Scraper worked on my laptop. Deployed to server and got instant 403s.
Source: Dev.to
What broke
The target site was checking the User-Agent header. My laptop sent requests with a normal browser user agent because I was using Playwright for something else and had set it globally in my profile.
The server, a fresh Ubuntu install, used the default Python requests User-Agent:
python-requests/2.31.0The site rejected that and returned 403 Forbidden for every request.
Fixed it
Added a custom User-Agent to the request headers:
import requests
headers = {
'User-Agent': 'Mozilla/5.0 (Windows NT 10.0; Win64; x64) AppleWebKit/537.36 (KHTML, like Gecko) Chrome/120.0.0.0 Safari/537.36'
}
response = requests.get('https://example.com/products', headers=headers)

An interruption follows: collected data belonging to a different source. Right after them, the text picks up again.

This design comes from an exercise in tuning for small area, a short achievable clock period and few clock cycles on the open sky130 flow, not from production work. RTL that was checked went through simulation tests only; none was proved equivalent to the original. Power and IR drop assume default switching activity.

run 1:
// FPU
module FPU(clk, rstn, ctl, x1, x2, y, ready, en);
    input clk, rstn;
    input [4:0] ctl;
    input [31:0] x1, x2;
    input en;
    output reg ready;
    output [31:0] y;
    wire op_add   = (ctl == 5'd0) | (ctl == 5'd1);
    wire op_mul   = (ctl == 5'd2) | (ctl == 5'd20);
    wire op_fhalf = (ctl == 5'd5);
    wire op_ftoi  = (ctl == 5'd6);
    wire op_itof  = (ctl == 5'd7);
    wire op_floor = (ctl == 5'd8);
    wire op_feq   = (ctl == 5'd9);
    wire op_fle   = (ctl == 5'd10);
    wire op_fabs  = (ctl == 5'd11);
    wire op_fneg  = (ctl == 5'd12);
    wire op_fless = (ctl == 5'd13);
    wire op_fmin  = (ctl == 5'd14);
    wire op_fmax  = (ctl == 5'd15);
    wire op_fisz  = (ctl == 5'd16);
    wire op_fisp  = (ctl == 5'd17);
    wire op_fisn  = (ctl == 5'd18);
    wire lt = (x1[30:0] <  x2[30:0]);
    wire eq = (x1[30:0] == x2[30:0]);
    wire [26:0] m_ra, m_rb;
    wire m_cin;
    wire [31:0] mb = ctl[4] ? x1 : x2;
    fmul_s1 u_mul1 (.a(x1[22:0]), .b(mb[22:0]), .ra(m_ra), .rb(m_rb), .cin(m_cin));
    wire [9:0] m_ye0 = x1[30:23] + mb[30:23] + 10'd129;
    wire m_zero = ~(|x1[30:23]) | ~(|mb[30:23]);
    wire m_inf  = (&x1[30:23]) | (&mb[30:23]);
    wire m_ys   = x1[31] ^ mb[31];
    wire [26:0] a_S;
    wire [24:0] a_R;
    wire [7:0]  a_le;
    wire a_effsub, a_bs, a_ls, a_near, a_spec;
    wire [31:0] a_spec_y;
    wire [31:0] tsh;
    wire [31:0] mx;
    fadd_s1 u_add1 (.x1(x1), .x2(x2), .sub(ctl[0]), .ge(~lt), .is_ftoi(ctl[2]), .mx(mx[30:0]),
                    .tsh(tsh), .S(a_S), .R(a_R), .le(a_le),
                    .effsub(a_effsub), .bs(a_bs), .ls(a_ls), .isnear(a_near),
  ...
Size: about 4700 cells after synthesis, about 0.034 mm² of cells after synthesis.
==> flow/config.mk <==
export PLATFORM = sky130hd
export DESIGN_NAME = FPU
export DESIGN_NICKNAME = FPU
export VERILOG_FILES = /design/flow/design.v
export SDC_FILE = /design/flow/constraint.sdc
export NUM_CORES = 4
export LEC_CHECK = 0
export CAP_MARGIN = 5
export CORE_MARGIN = 2
export CORE_UTILIZATION = 40
export SETUP_SLACK_MARGIN = 3
export SLEW_MARGIN = 5
==> flow/constraint.sdc <==
create_clock -name core_clock -period 10.0 [get_ports {clk}]
set_input_delay 2.0000 -clock core_clock [delete_from_list [all_inputs] [get_ports {clk}]]
set_output_delay 2.0000 -clock core_clock [all_outputs]
set_load 0.01 [all_outputs]
standard.sh (not shown) runs the stock make flow with config.mk's settings and CLKGATE_MAP_FILE= SYNTH_SCRIPT=/design/flow/synth_recipe.tcl, a recipe that flattens the netlist after the stock synthesis.
==> flow/flow/run.sh <==
#!/bin/bash
# The standard layout (standard.sh: ORFS synthesis to finish, same
# constraints and settings), with two changes to how it is made:
#  - MATCH_CELL_FOOTPRINT=0: the resizer may swap a cell for any drive
#    strength of the same function (sky130hd's platform file limits it to
#    cells of the same footprint, so most gates cannot be upsized);
#  - the port buffers that buffer_ports puts on every input and output start
#    as buf_4 instead of a delay buffer.
# The whole make output goes to make.log; ORFS's per-step logs stay under
# orfs/logs.
set -euo pipefail
bash standard.sh MATCH_CELL_FOOTPRINT=0 \
    "BUFFER_PORTS_ARGS=-buffer_cell sky130_fd_sc_hd__buf_4" finish > make.log 2>&1
Input-level comparison between run 2 and run 1:
- swapping 5 for 20 in SLEW_MARGIN
- swapping 3 for 3.5 in SETUP_SLACK_MARGIN
- swapping 5 for 20 in CAP_MARGIN
## What came out
Row detailed-router iteration count before antenna repair: run 2 lower / run 1 higher
The worst max-slew margin expressed relative to the limit reported for run 2 is greater than that of run 1 by 15 points.
As far as count of multi-input gates is concerned, run 2 and run 1 perform about the same.
Of run 1 and run 2, run 1 shows the higher peak supply drop, with run 2 below it.
A critical path startpoint of r_S[23] is what run 2 shows, while r_S[17] belongs to run 1.
[compare] base=run 1 new=run 2: design area rose by about 4.7%, global-route total usage across every layer rose by 0.57 points.
Run 1 leaves more setup margin than run 2.
Post-synthesis to final-layout area growth is higher on run 2
## Diff of input files: run 3 against run 2
- SETUP_SLACK_MARGIN now 3, was 3.5
Results
In run 3 the time the worst path needs with I/O delays and setup turned out 0.056 ns lower than in run 2.
| total of fill cells in the finished design | run 3 vs run 2 | 197 higher |
Compared to run 2, run 3 reaches a higher achievable clock.
### run 3 -> run 4
==> flow/flow/run.sh <==
#!/bin/bash
# The standard layout (standard.sh: ORFS synthesis to finish, same
# constraints and settings), with three changes to how it is made:
#  - ADDER_MAP_FILE empty: synthesis does not pre-map full and half adders
#    into adder cells before abc, so abc sees whole carry paths and keeps the
#    parallel-prefix adders instead of relaxing them into ripple chains;
#  - MATCH_CELL_FOOTPRINT=0: the resizer may swap a cell for any drive
#    strength of the same function (sky130hd's platform file limits it to
#    cells of the same footprint);
#  - the port buffers that buffer_ports puts on every input and output start
#    as buf_4 instead of a delay buffer.
# Registers, their names and cell types are those of the standard synthesis.
# The whole make output goes to make.log; ORFS's per-step logs stay under
# orfs/logs.
set -euo pipefail
bash standard.sh ADDER_MAP_FILE= MATCH_CELL_FOOTPRINT=0 \
    "BUFFER_PORTS_ARGS=-buffer_cell sky130_fd_sc_hd__buf_4" finish > make.log 2>&1
## What came out
Changes observed in run 4 relative to run 3: DRC violation total after the first TritonRoute iteration has increased, worst setup slack climbed 0.19 ns, sum of routed wire length over all layers up 9.6%, sequential group share of total power went down. On relative area change from synthesis to final layout: run 4 sits below run 3. Max-slew headroom at the worst pin is lower on run 4. Max part of the Yosys area used for sequential elements across run 4 and run 3: run 3. Switching component of the power on run 4 is up relative to run 3. Against run 3, run 4 reports a area share of fa/ha/maj cells after synthesis that is lower. Run 4 ends up with higher internal power contribution than run 3 does.
Function was not checked in any run of this note: the RTL went through the layout flow alone.


== run A ==
Another version of the RTL of FPU (not shown whole).
For scale: roughly 4,800 cells after synthesis, ~140 flip-flops, roughly 34,000 um^2 of cells after synthesis.
Design FPU, start of the top module:
module FPU(clk, rstn, ctl, x1, x2, y, ready, en);
    input clk, rstn;
    input [4:0] ctl;
    input [31:0] x1, x2;
    input en;
    output reg ready;
    output [31:0] y;
    wire op_add   = (ctl == 5'd0) | (ctl == 5'd1);
    wire op_mul   = (ctl == 5'd2) | (ctl == 5'd20);
    wire op_fhalf = (ctl == 5'd5);
    wire op_ftoi  = (ctl == 5'd6);
    wire op_itof  = (ctl == 5'd7);
    wire op_floor = (ctl == 5'd8);
    wire op_feq   = (ctl == 5'd9);
    wire op_fle   = (ctl == 5'd10);
    wire op_fabs  = (ctl == 5'd11);
    wire op_fneg  = (ctl == 5'd12);
    wire op_fless = (ctl == 5'd13);
    wire op_fmin  = (ctl == 5'd14);
    wire op_fmax  = (ctl == 5'd15);
    wire op_fisz  = (ctl == 5'd16);
    wire op_fisp  = (ctl == 5'd17);
    wire op_fisn  = (ctl == 5'd18);
    wire lt = (x1[30:0] <  x2[30:0]);
    wire eq = (x1[30:0] == x2[30:0]);
    wire [26:0] m_ra, m_rb;
    wire m_cin;
    wire [31:0] mb = ctl[4] ? x1 : x2;
    fmul_s1 u_mul1 (.a(x1[22:0]), .b(mb[22:0]), .ra(m_ra), .rb(m_rb), .cin(m_cin));
    wire [9:0] m_ye0 = x1[30:23] + mb[30:23] + 10'd129;
    wire m_zero = ~(|x1[30:23]) | ~(|mb[30:23]);
    wire m_inf  = (&x1[30:23]) | (&mb[30:23]);
    wire m_ys   = x1[31] ^ mb[31];
    wire [26:0] a_S;
    wire [24:0] a_R;
    wire [7:0]  a_le;
    wire a_effsub, a_bs, a_ls, a_near, a_spec;
    wire [31:0] a_spec_y;
    wire [31:0] tsh;
    wire [31:0] mx;
    fadd_s1 u_add1 (.x1(x1), .x2(x2), .sub(ctl[0]), .ge(~lt), .is_ftoi(op_ftoi), .mx(mx[30:0]),
                    .tsh(tsh), .S(a_S), .R(a_R), .le(a_le),
                    .effsub(a_effsub), .bs(a_bs), .ls(a_ls), .isnear(a_near),
                    .spec(a_spec), .spec_y(a_spec_y));
    wire [31:0] half_v, ftoi_v, itof_v, floor_v;
    wire fmin_x1;
    wire half_i, ftoi_i, itof_i, floor_i;
    wire feq_y, fle_y, fless_y;
  ...
clock: 10.0 ns
lec_check: 0
cap_margin: 20
core_margin: 2
core_utilization: 40
setup_slack_margin: 2.5
slew_margin: 20
==> flow/flow/run.sh <==
#!/bin/bash
# The standard layout (standard.sh: ORFS synthesis to finish, same
# constraints and settings), with two changes to how it is made:
#  - MATCH_CELL_FOOTPRINT=0: the resizer may swap a cell for any drive
#    strength of the same function (sky130hd's platform file limits it to
#    cells of the same footprint, so most gates cannot be upsized);
#  - the port buffers that buffer_ports puts on every input and output start
#    as buf_4 instead of a delay buffer.
# The whole make output goes to make.log; ORFS's per-step logs stay under
# orfs/logs.
set -euo pipefail
bash standard.sh MATCH_CELL_FOOTPRINT=0 \
    "BUFFER_PORTS_ARGS=-buffer_cell sky130_fd_sc_hd__buf_4" finish > make.log 2>&1
Per the final summary, run A finished and its layout is clean on timing, DRC and antenna.
Modified inputs, run B compared to run A
==> flow/run.sh (new file) <==
#!/bin/bash
# synth_recipe.tcl (not shown) runs the flow's synth.tcl, then flattens the netlist and writes it again
# the make line also repeats each setting of config.mk as NAME=value (left out here)
make -C /OpenROAD-flow-scripts/flow DESIGN_CONFIG=/design/flow/config.mk WORK_HOME=/design/flow/orfs CLKGATE_MAP_FILE= SYNTH_SCRIPT=/design/flow/synth_recipe.tcl finish
removed: flow/flow/run.sh
removed: flow/standard.sh
==> comparison <==
Classification of the worst setup path = in2reg: run B; classification of the worst setup path = reg2out: run A
Run B against run A: fraction of met1 tracks used by global routing now sits higher, final area now sits higher, via count of the first global-routing pass now sits higher, relative contribution of sequential cells to total power now sits lower, worst slack at placement now sits higher.
~same overall power consumption in run A and run B
Run B vs run A: period utilization down
Compared with run A, in run B number of setup buffers added after CTS climbed 26, clock buffer and inverter area fraction after layout barely changed.
Input-level comparison between run C and run B:
==> flow/flow/run.sh (new file) <==
#!/bin/bash
# The standard layout (standard.sh: ORFS synthesis to finish, same
# constraints and settings), with two changes to how it is made:
#  - MATCH_CELL_FOOTPRINT=0: the resizer may swap a cell for any drive
#    strength of the same function (sky130hd's platform file limits it to
#    cells of the same footprint, so most gates cannot be upsized);
#  - the port buffers that buffer_ports puts on every input and output start
#    as buf_4 instead of a delay buffer.
# The whole make output goes to make.log; ORFS's per-step logs stay under
# orfs/logs.
set -euo pipefail
bash standard.sh MATCH_CELL_FOOTPRINT=0 \
    "BUFFER_PORTS_ARGS=-buffer_cell sky130_fd_sc_hd__buf_4" finish > make.log 2>&1
==> flow/standard.sh (new file) <==
#!/bin/bash
# synth_recipe.tcl (not shown) runs the flow's synth.tcl, then flattens the netlist and writes it again
# the make line also repeats each setting of config.mk as NAME=value (left out here)
make -C /OpenROAD-flow-scripts/flow DESIGN_CONFIG=/design/flow/config.mk WORK_HOME=/design/flow/orfs CLKGATE_MAP_FILE= SYNTH_SCRIPT=/design/flow/synth_recipe.tcl "${@:-finish}"
diff --git a/flow/config.mk b/flow/config.mk
--- a/flow/config.mk
+++ b/flow/config.mk
@@ -9,4 +9,4 @@
 export CORE_MARGIN = 2
 export CORE_UTILIZATION = 40
-export SETUP_SLACK_MARGIN = 2.5
+export SETUP_SLACK_MARGIN = 3
 export SLEW_MARGIN = 20
removed: flow/run.sh
When run C is measured against run B, its detailed-routing iteration count for the pre-antenna-repair pass turns out 1 higher.
Sequential share of layout area delta (run C -> run B): insignificant
The final reports for run C and run B show estimated wirelength of the detail-placed design lower in the former.
The combined flip-flop and latch cell area number comes out lower for run B vs run C.
Run B and run C ended up with roughly the same layout overhead on the synthesized area.
No run of this note included a check of the RTL's function; only the layout flow was run.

if response.status_code == 200:
# Parse the data
products = response.json()
else:
print(f"Failed: {response.status_code}")With this change the site started returning 200 OK again.
Other things that sometimes matter
Besides User-Agent, some sites also check:
Referer header – they may require a valid referer to allow the request.
headers = { 'User-Agent': 'Mozilla/5.0...', 'Referer': 'https://example.com/' }Accept headers – real browsers send a variety of accept headers.
headers = { 'User-Agent': 'Mozilla/5.0...', 'Accept': 'text/html,application/xhtml+xml,application/xml;q=0.9,image/webp,*/*;q=0.8', 'Accept-Language': 'en-US,en;q=0.5', 'Accept-Encoding': 'gzip, deflate, br' }
Most of the time, setting a proper User-Agent is enough. When it isn’t, adding these additional headers usually resolves the issue.
Tip: Always check response.status_code before parsing the response. This prevents trying to parse an error page (e.g., a 403) as JSON and encountering confusing parsing errors.